Dear Editors,

As an excavator and a professor of ancient Middle Eastern history at Sofia University, in Bulgaria, I have spent my entire professional life thinking about how to reduce the looting of historical sites.

Have you, Dear Editors, ever seen a plundered ancient tomb, knowing very well that it was once filled with artifacts? Have you seen the remains of 1,300-year-old painting ripped from a wall? Have you seen a completely destroyed archaeological site, with the looters’ trenches tearing through strata—destroying forever all intelligible remains of the past? Have you seen a laboratory for melting down Hellenistic gold and silver objects?

There is no doubt that buying artifacts, displaying them and then bestowing them upon some national museum is very noble, but it does not help preserve our history. On the contrary, the market for such objects is the incentive for the destruction of history.

My question is, Should we encourage such pillaging, which is simply done to fuel the antiquities market?

Diana D. Backus
Tannersville, Pennsylvania

Dear Dr. Backus,

What a welcome letter! That you feel passionately about the damage looters do is something you and we share.

Then let us together consider what we can do to eliminate—or reduce—looting.
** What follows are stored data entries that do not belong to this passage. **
module control (
    input  logic [5:0] op,
    output logic regDst, aluSrc, memToReg, regWrite, memRead, memWrite, branch, aluOP1, aluOP0
);
    logic r, lw, sw, beq;
    always @(op) begin
        r   = !op[0] & !op[1] & !op[2] & !op[3] & !op[4] & !op[5];
        lw  = op[0] & op[1] & !op[2] & !op[3] & !op[4] & op[5];
        sw  = op[0] & op[1] & !op[2] & op[3] & !op[4] & op[5];
        beq = !op[0] & !op[1] & op[2] & !op[3] & !op[4] & !op[5];
        regDst = r;
        aluSrc = lw | sw;
        memToReg = lw;
        regWrite = r | lw;
        memRead = lw;
        memWrite = sw;
        branch = beq;
        aluOP1 = r;
        aluOP0 = beq;
    end
endmodule
==> flow/run.sh <==
#!/bin/bash
# OpenROAD 26Q1-2900-gdf79404cd8, Yosys 0.63+post, stock flow scripts
make -C /OpenROAD-flow-scripts/flow DESIGN_CONFIG=/design/flow/config.mk WORK_HOME=/design/flow/orfs finish
==> flow/config.mk <==
export PLATFORM = sky130hd
export DESIGN_NAME = control
export DESIGN_NICKNAME = control
export VERILOG_FILES = /design/flow/design.v
export SDC_FILE = /design/flow/constraint.sdc
export NUM_CORES = 4
export LEC_CHECK = 1
export CORE_AREA = 10 10 70 70
export DIE_AREA = 0 0 80 80
==> flow/constraint.sdc <==
current_design control

set clk_period 1.3
set clk_io_pct 0.2

create_clock -name clk0 -period $clk_period

set non_clock_inputs [all_inputs -no_clocks]
set_input_delay [expr $clk_period * $clk_io_pct] -clock clk0 $non_clock_inputs
set_output_delay [expr $clk_period * $clk_io_pct] -clock clk0 [all_outputs]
At least let us discuss it. The archaeological establishment will not even discuss it.

The problem is a complicated one with many aspects. Consider some of them:

Are archaeology-rich countries doing enough to protect archaeological sites? For example, the head of Italy’s carabonieri says getting caught looting is like getting a parking ticket. Looting at one site in Italy has gone on for four generations. Shouldn’t the archaeological establishment be taking a position in situations like this?

How about exploring ways to protect sites with electronic fences? An alarm would go off in a central office when the electronic fence was crossed after dark. Practical or not? Should the archaeological establishment look into it?
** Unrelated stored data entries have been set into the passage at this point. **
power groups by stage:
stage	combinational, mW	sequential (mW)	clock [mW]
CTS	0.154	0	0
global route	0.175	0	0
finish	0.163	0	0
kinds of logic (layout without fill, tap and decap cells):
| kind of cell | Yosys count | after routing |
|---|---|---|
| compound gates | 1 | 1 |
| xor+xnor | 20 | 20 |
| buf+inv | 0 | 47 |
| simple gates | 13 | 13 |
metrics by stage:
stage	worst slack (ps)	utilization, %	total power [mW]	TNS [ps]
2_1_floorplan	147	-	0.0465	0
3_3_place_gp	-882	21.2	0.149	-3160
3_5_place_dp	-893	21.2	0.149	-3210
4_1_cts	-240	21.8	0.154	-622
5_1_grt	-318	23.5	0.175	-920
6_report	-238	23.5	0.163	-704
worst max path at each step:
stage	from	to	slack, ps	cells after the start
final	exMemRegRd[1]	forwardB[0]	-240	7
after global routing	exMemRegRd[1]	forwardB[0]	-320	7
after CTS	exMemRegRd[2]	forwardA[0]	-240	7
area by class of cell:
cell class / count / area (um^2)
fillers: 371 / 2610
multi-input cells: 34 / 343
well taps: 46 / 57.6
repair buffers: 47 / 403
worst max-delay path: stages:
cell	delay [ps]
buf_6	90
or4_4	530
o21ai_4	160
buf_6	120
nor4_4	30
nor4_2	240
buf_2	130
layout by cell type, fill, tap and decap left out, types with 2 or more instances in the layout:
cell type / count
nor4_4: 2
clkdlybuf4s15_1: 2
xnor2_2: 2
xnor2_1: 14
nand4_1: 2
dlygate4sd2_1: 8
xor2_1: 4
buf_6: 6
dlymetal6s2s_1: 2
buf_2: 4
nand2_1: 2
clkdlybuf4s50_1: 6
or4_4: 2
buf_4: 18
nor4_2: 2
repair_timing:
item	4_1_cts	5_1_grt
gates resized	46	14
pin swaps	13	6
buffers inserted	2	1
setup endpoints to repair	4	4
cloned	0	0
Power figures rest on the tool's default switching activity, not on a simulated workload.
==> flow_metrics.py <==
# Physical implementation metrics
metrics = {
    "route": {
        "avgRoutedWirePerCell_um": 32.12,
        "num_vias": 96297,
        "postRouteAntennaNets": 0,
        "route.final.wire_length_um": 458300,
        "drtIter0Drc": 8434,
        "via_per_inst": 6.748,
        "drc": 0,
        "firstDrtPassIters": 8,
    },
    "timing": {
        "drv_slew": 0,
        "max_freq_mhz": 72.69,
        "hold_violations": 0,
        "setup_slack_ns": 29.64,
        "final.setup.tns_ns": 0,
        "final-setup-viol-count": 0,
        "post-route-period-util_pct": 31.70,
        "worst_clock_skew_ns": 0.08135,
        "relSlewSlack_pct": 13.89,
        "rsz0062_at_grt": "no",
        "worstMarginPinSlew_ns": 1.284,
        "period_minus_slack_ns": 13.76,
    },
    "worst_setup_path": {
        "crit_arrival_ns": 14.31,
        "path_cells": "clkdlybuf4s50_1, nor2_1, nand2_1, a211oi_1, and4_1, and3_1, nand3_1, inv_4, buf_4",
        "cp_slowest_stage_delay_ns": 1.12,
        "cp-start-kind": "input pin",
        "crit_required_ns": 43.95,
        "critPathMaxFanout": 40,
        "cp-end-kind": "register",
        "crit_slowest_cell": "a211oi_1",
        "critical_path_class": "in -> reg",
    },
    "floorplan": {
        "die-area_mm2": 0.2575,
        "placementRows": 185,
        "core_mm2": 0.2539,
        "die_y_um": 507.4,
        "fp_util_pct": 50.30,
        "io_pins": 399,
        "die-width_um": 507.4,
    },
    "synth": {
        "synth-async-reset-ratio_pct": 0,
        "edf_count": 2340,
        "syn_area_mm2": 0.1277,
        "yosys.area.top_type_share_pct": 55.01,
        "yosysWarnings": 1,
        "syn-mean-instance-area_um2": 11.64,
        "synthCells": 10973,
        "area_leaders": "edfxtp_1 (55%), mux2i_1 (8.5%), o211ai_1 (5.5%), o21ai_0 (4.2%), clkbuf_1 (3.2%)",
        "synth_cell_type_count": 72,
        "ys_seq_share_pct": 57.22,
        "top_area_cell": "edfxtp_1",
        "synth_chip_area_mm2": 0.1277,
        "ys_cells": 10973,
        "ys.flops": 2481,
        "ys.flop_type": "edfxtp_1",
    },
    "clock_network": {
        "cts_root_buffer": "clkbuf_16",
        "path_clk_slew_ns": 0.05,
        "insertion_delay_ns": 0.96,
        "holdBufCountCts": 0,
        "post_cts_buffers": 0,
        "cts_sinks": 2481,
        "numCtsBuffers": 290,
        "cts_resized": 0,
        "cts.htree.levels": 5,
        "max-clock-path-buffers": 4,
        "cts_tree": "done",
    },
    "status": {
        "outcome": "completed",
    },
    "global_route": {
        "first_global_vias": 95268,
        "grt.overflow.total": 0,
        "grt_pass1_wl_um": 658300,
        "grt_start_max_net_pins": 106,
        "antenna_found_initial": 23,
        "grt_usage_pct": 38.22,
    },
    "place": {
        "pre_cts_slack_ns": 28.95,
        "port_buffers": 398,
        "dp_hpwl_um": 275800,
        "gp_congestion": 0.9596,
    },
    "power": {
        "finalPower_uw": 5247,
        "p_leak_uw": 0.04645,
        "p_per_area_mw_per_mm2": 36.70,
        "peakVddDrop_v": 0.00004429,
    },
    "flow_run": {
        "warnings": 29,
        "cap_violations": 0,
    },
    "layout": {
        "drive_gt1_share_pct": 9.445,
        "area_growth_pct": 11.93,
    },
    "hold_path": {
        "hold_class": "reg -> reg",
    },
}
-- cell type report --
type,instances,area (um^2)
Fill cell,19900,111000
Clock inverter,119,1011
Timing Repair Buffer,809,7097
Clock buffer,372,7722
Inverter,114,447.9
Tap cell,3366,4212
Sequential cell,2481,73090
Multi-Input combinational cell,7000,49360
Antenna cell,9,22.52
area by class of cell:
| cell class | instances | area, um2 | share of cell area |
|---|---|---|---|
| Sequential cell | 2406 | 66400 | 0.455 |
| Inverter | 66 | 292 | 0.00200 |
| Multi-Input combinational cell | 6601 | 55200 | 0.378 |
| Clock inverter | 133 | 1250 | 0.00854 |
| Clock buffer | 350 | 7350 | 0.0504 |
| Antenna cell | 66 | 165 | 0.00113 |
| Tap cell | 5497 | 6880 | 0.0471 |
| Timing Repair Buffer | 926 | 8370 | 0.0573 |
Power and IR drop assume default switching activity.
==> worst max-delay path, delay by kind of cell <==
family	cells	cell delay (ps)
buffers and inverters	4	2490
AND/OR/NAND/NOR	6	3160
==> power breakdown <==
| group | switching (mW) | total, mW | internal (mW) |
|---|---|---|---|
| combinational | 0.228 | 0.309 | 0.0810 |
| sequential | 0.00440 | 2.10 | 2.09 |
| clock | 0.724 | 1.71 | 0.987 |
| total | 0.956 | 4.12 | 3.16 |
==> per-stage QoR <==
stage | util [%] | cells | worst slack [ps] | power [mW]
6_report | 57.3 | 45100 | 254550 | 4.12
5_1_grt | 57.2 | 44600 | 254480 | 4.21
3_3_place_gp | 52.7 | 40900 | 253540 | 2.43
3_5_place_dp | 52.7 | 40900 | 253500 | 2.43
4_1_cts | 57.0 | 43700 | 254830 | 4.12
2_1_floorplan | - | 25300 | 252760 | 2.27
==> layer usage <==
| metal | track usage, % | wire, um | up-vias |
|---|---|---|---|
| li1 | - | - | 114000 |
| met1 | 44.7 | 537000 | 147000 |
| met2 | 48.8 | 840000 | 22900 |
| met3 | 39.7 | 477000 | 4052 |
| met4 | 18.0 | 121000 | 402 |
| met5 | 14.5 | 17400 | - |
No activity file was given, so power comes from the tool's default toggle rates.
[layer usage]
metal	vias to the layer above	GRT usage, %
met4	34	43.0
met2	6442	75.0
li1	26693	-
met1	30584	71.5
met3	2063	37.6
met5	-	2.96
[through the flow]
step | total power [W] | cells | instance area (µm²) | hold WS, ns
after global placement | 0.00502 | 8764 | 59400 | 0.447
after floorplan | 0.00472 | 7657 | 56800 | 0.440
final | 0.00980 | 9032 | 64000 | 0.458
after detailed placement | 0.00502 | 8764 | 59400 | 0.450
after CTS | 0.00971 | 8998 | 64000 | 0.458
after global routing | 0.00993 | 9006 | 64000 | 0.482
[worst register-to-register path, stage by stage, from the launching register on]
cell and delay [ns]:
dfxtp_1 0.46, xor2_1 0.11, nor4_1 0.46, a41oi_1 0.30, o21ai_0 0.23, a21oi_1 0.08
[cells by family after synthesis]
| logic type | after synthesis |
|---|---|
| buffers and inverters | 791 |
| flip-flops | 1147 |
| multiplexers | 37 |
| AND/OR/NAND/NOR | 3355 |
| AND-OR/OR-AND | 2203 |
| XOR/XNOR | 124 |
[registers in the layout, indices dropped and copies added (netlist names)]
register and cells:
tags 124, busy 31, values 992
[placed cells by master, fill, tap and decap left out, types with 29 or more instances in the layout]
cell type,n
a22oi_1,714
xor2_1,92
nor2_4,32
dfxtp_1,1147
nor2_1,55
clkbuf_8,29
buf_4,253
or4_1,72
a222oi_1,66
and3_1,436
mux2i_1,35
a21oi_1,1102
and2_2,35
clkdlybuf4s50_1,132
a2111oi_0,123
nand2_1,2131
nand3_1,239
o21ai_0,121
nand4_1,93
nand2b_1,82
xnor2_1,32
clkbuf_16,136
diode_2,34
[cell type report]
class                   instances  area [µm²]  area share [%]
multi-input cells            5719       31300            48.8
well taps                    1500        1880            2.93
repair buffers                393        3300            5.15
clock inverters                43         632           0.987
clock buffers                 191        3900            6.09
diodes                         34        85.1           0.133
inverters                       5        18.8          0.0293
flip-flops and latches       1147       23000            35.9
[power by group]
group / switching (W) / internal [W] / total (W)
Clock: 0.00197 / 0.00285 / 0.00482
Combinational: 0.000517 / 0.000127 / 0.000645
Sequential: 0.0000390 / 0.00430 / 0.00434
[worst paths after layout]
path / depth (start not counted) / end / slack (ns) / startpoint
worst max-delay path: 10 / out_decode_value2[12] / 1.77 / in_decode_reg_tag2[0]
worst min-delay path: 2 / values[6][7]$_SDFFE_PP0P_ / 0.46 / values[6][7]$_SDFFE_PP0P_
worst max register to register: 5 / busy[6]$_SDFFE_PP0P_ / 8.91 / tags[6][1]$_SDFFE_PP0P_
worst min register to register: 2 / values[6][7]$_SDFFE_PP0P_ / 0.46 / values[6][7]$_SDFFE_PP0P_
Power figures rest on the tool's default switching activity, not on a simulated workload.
==> run.sh <==
#!/bin/bash
# OpenROAD 26Q1-2900-gdf79404cd8, Yosys 0.63+post, stock flow scripts
make -C /OpenROAD-flow-scripts/flow DESIGN_CONFIG=/design/flow/config.mk WORK_HOME=/design/flow/orfs finish
==> config.mk <==
export PLATFORM = sky130hd
export DESIGN_NAME = slb
export DESIGN_NICKNAME = slb
export VERILOG_FILES = /design/flow/design.v
export SDC_FILE = /design/flow/constraint.sdc
export NUM_CORES = 4
export LEC_CHECK = 1
export CORE_UTILIZATION = 40
==> constraint.sdc <==
current_design slb

set clk_period 49.8
set clk_io_pct 0.2

create_clock -name clk0 -period $clk_period [get_ports {clk}]

set non_clock_inputs [all_inputs -no_clocks]
set_input_delay [expr $clk_period * $clk_io_pct] -clock clk0 $non_clock_inputs
set_output_delay [expr $clk_period * $clk_io_pct] -clock clk0 [all_outputs]
==> /design/flow/design.v <==
module memCtrl(
    input clk,
    input rst,
    input rdy,
    input in_uart_full,
    input in_fetcher_ce,
    input [31:0] in_fetcher_addr,
    output reg out_fetcher_ce,
    input in_slb_ce,
    input [31:0] in_slb_addr,
    input [5:0] in_slb_size,
    input in_slb_signed,
    output reg out_slb_ce,
    input in_rob_ce,
    input [31:0] in_rob_addr,
    input [5:0] in_rob_size,
    input [31:0] in_rob_data,
    input in_rob_load_ce,
    output reg out_rob_ce,
    output reg [31:0] out_data,
    output reg out_ram_rw,   
    output reg [31:0] out_ram_address,
    output reg [7:0] out_ram_data,
    input [7:0] in_ram_data,
    input in_rob_misbranch
);
    localparam IDLE         = 0,
               FETCHER_READ = 1,
               SLB_READ     = 2,
               ROB_WRITE    = 3,
               IO_READ      = 4;
    reg fetcher_flag;
    reg slb_flag;
    reg rob_flag;
    reg io_flag;
    reg [5:0] stages;
    reg [2:0] status;
    wire [2:0] buffered_status;
    wire [7:0] buffered_write_data;
    wire disable_to_write;
    reg [1:0] wait_uart;
    wire wb_is_empty;
    wire wb_is_full;
    reg [1:0] head;
    reg [1:0] tail;
    reg [31:0] wb_data [(4-1):0];
    reg [31:0] wb_addr [(4-1):0];
    reg [5:0] wb_size [(4-1):0];
    wire [1:0] nextPtr = (tail+1) % (4);
    wire [1:0] nowPtr  = (head+1) % (4);
    assign wb_is_empty = (head == tail)    ? 1'b1 : 1'b0;
    assign wb_is_full  = (nextPtr == head) ? 1'b1 : 1'b0;
    assign disable_to_write = (in_uart_full == 1'b1 || wait_uart != 0) && (wb_addr[nowPtr][17:16] == 2'b11);
    assign buffered_status = (io_flag == 1'b1) ? IO_READ :
                             (wb_is_empty == 1'b0) ? ROB_WRITE :
                             (slb_flag == 1'b1) ? SLB_READ :
                             (fetcher_flag == 1'b1) ? FETCHER_READ :
                             IDLE;
    assign buffered_write_data = (stages == 0) ? 0 :
                                 (stages == 1) ? wb_data[nowPtr][7:0] :
                                 (stages == 2) ? wb_data[nowPtr][15:8] :
                                 (stages == 3) ? wb_data[nowPtr][23:16] :
                                 wb_data[nowPtr][31:24];
    always @(posedge clk) begin
        if(rst == 1'b1) begin
            fetcher_flag <= 1'b0;
            slb_flag <= 1'b0;
            rob_flag <= 1'b0;
            out_fetcher_ce <= 1'b0;
            out_slb_ce <= 1'b0;
            out_rob_ce <= 1'b0;
            out_data <= 32'b0;
            out_ram_rw <= 0;
            out_ram_address <=32'b0;
            status <= IDLE;
            stages <= 1;
            head <= 0;
            tail <= 0;
            wait_uart <= 0;
            io_flag <= 1'b0;
        end else if(rdy == 1'b1) begin
            if(in_rob_misbranch == 1'b0 || status == ROB_WRITE) begin
                if(in_rob_misbranch == 1'b1) begin
                    fetcher_flag <= 1'b0;
                    out_fetcher_ce <= 1'b0;
                    slb_flag <=1'b0;
                    out_slb_ce <= 1'b0;
                    out_rob_ce <= 1'b0;
                    out_data <= 32'b0;
                    io_flag <= 1'b0;
                end
                wait_uart <= wait_uart - (wait_uart == 0 ? 0 : 1);
                out_ram_rw <= 0;
                out_rob_ce <= 1'b0;
                out_slb_ce <= 1'b0;
                out_fetcher_ce <= 1'b0;
                out_ram_data <= 0;
                if(in_rob_load_ce == 1'b1) begin
                    io_flag <= 1'b1;
                end
                if(in_fetcher_ce == 1'b1) begin
                    fetcher_flag <= 1'b1;
                end
                if(in_slb_ce == 1'b1) begin
                    slb_flag <= 1'b1;
                end
                if(in_rob_ce == 1'b1 || rob_flag == 1'b1) begin
                    if(wb_is_full == 1'b0) begin
                        rob_flag <= 1'b0;
                        out_rob_ce <= 1'b1;
                        wb_addr[nextPtr] <= in_rob_addr;
                        wb_data[nextPtr] <= in_rob_data;
                        wb_size[nextPtr] <= in_rob_size;
                        tail <= nextPtr;
                    end else begin
                        rob_flag <= 1'b1;
                    end
                end
                out_ram_address <= out_ram_address + 1;
                stages <= stages + 1;
                case(status)
                    IO_READ : begin
                        case(stages)
                            1 : begin
                                out_ram_address <= 32'b0;
                            end
                            2 : begin
                                out_data <= in_ram_data;
                                stages <= 1;
                                io_flag <= 1'b0;
                                out_rob_ce <= 1'b1;
                                status <= IDLE;
                            end
                        endcase
                    end
                    ROB_WRITE : begin
                        if(disable_to_write == 1'b1) begin
                            out_ram_address <= 32'b0;
                            out_ram_data <= 1;
                            stages <= 1;
                        end else begin
                            out_ram_rw <= 1;
                            if(stages == 1) begin
                                out_ram_address <= wb_addr[nowPtr];
                            end
                            out_ram_data <= buffered_write_data;
                            if(stages == wb_size[nowPtr]) begin
                                head <= nowPtr;
                                stages <= 1;
                                if(nowPtr == tail) begin
                                    status <= IDLE;
                                end else begin
                                    status <= ROB_WRITE;
                                    if(wb_addr[nowPtr] == 32'h30000) begin
                                        wait_uart <= 2;
                                    end
                                end
                            end
                        end
                    end
                    SLB_READ : begin
                        case(in_slb_size)
                            1 : begin
                                case(stages)
                                    1 : begin end
                                    2 : begin
                                        if(in_slb_signed == 1)begin
                                            out_data <= $signed(in_ram_data);
                                        end else begin
                                            out_data <= in_ram_data;
                                        end
                                        stages <= 1;
                                        slb_flag <= 1'b0;
                                        out_slb_ce <= 1'b1;
                                        if(wb_is_empty == 1'b0) begin
                                            status <= ROB_WRITE;
                                            out_ram_address <= 32'b0;
                                        end else if(fetcher_flag == 1'b1) begin
                                            status <= FETCHER_READ;
                                            out_ram_address <= in_fetcher_addr;
                                        end else begin
                                            status <= IDLE;
                                        end
                                    end
                                endcase
                            end
                            2 : begin
                                case(stages)
                                    1 : begin end
                                    2 : begin
                                            out_data[7:0] <= in_ram_data;
                                    end
                                    3 : begin
                                        if(in_slb_signed) begin out_data <= $signed({in_ram_data,out_data[7:0]}); end
                                        else begin out_data <= {in_ram_data,out_data[7:0]}; end
                                        stages <= 1;
                                        slb_flag <= 1'b0;
                                        out_slb_ce <= 1'b1;
                                        if(wb_is_empty == 1'b0) begin
                                            status <= ROB_WRITE;
                                            out_ram_address <= 32'b0;
                                        end else if(fetcher_flag == 1'b1) begin
                                            status <= FETCHER_READ;
                                            out_ram_address <= in_fetcher_addr;
                                        end else begin
                                            status <= IDLE;
                                        end
                                    end
                                endcase
                            end
                            4 : begin
                                case(stages)
                                    1 : begin end
                                    2 : begin
                                        out_data[7:0] <= in_ram_data;
                                    end
                                    3 : begin
                                        out_data[15:8] <= in_ram_data;
                                    end
                                    4 : begin
                                        out_data[23:16] <= in_ram_data;
                                    end
                                    5 : begin
                                        out_data[31:24] <= in_ram_data;
                                        stages <= 1;
                                        slb_flag <= 1'b0;
                                        out_slb_ce <= 1'b1;
                                        if(wb_is_empty == 1'b0) begin
                                            status <= ROB_WRITE;
                                            out_ram_address <= 32'b0;
                                        end else if(fetcher_flag == 1'b1) begin
                                            status <= FETCHER_READ;
                                            out_ram_address <= in_fetcher_addr;
                                        end else begin
                                            status <=IDLE;
                                        end
                                    end
                                endcase
                            end
                        endcase
                    end
                    FETCHER_READ : begin
                        case(stages) 
                            1 : begin end
                            2 : begin
                                out_data[7:0] <= in_ram_data;
                            end
                            3 : begin
                                out_data[15:8] <= in_ram_data;
                            end
                            4 : begin
                                out_data[23:16] <= in_ram_data;
                            end
                            5 : begin
                                out_data[31:24] <= in_ram_data;
                                stages <= 1;
                                fetcher_flag <= 1'b0;
                                out_fetcher_ce <= 1'b1;
                                if(wb_is_empty == 1'b0) begin
                                    status <= ROB_WRITE;
                                    out_ram_address <= 32'b0;
                                end else if(slb_flag == 1'b1) begin
                                    status <= SLB_READ;
                                    out_ram_address <= in_slb_addr;
                                end else begin
                                    status <= IDLE;
                                end
                            end
                        endcase
                    end
                    IDLE : begin
                        stages <= 1;
                        status <= buffered_status;
                        out_ram_address <= (buffered_status == IO_READ) ? 32'h30000 :
                                           (buffered_status == ROB_WRITE) ? 32'b0 :
                                           (buffered_status == SLB_READ) ? in_slb_addr :
                                           (buffered_status == FETCHER_READ) ? in_fetcher_addr :
                                           32'b0;
                    end
                endcase
            end else if(in_rob_misbranch == 1'b1) begin
                fetcher_flag <= 1'b0;
                out_fetcher_ce <= 1'b0;
                slb_flag <= 1'b0;
                out_slb_ce <= 1'b0;
                out_rob_ce <= 1'b0;
                out_data <= 32'b0;
                status <= IDLE;
                stages <= 1;
                out_ram_rw <= 0;
                out_ram_address <= 32'b0;
                if(wb_is_empty == 1'b0) begin
                    status <= ROB_WRITE;
                end
            end
        end
    end
endmodule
Authorities in Iraq tell us (see Editors’ Page) that when the local community is placed in charge of endangered sites, looting stops. This may be because they now take pride in the site or because they have a job guarding it or because they find employment excavating the site under the supervision of professional archaeologists. Should this be further explored by the archaeological establishment?

Should antiquities authorities sell low-end items, like oil lamps and jugs, of which there are thousands of duplicates and no place to store them? Would this eliminate—or reduce—the incentive for looters to dig illicitly for these low-end items?

Should we conduct emergency excavations on especially endangered sites, obtaining funds for such salvage operations by allowing donors to buy some of the artifacts for a museum after they have been studied and published?

I could go on and on. Not all of these suggestions would be good. Perhaps all would need to be modified in one way or another. But they are worth talking about.

All that the archaeological establishment is interested in talking about is how terrible the antiquities market is—the collectors, the antiquities dealers, and the museums that buy unprovenanced objects. The necessary assumption of this utopian position is that somehow, by this vilification, the market for looted artifacts will disappear, so the looters will no longer have any incentive to loot. But this is demonstrably untrue: Looting is worse than ever. On this all agree.

This vilification simply drives the market underground so that we never hear about objects from which we could learn so much—not as much as if they had been professionally excavated, but still a great deal. In short, there is a price to pay for this vilification of collectors (who could easily be converted into archaeological supporters), dealers and museums: the loss of knowledge. Perhaps it would be a price worth paying if it had any chance of success. It does not.

So why not begin to talk realistically about how to stop—or reduce—looting.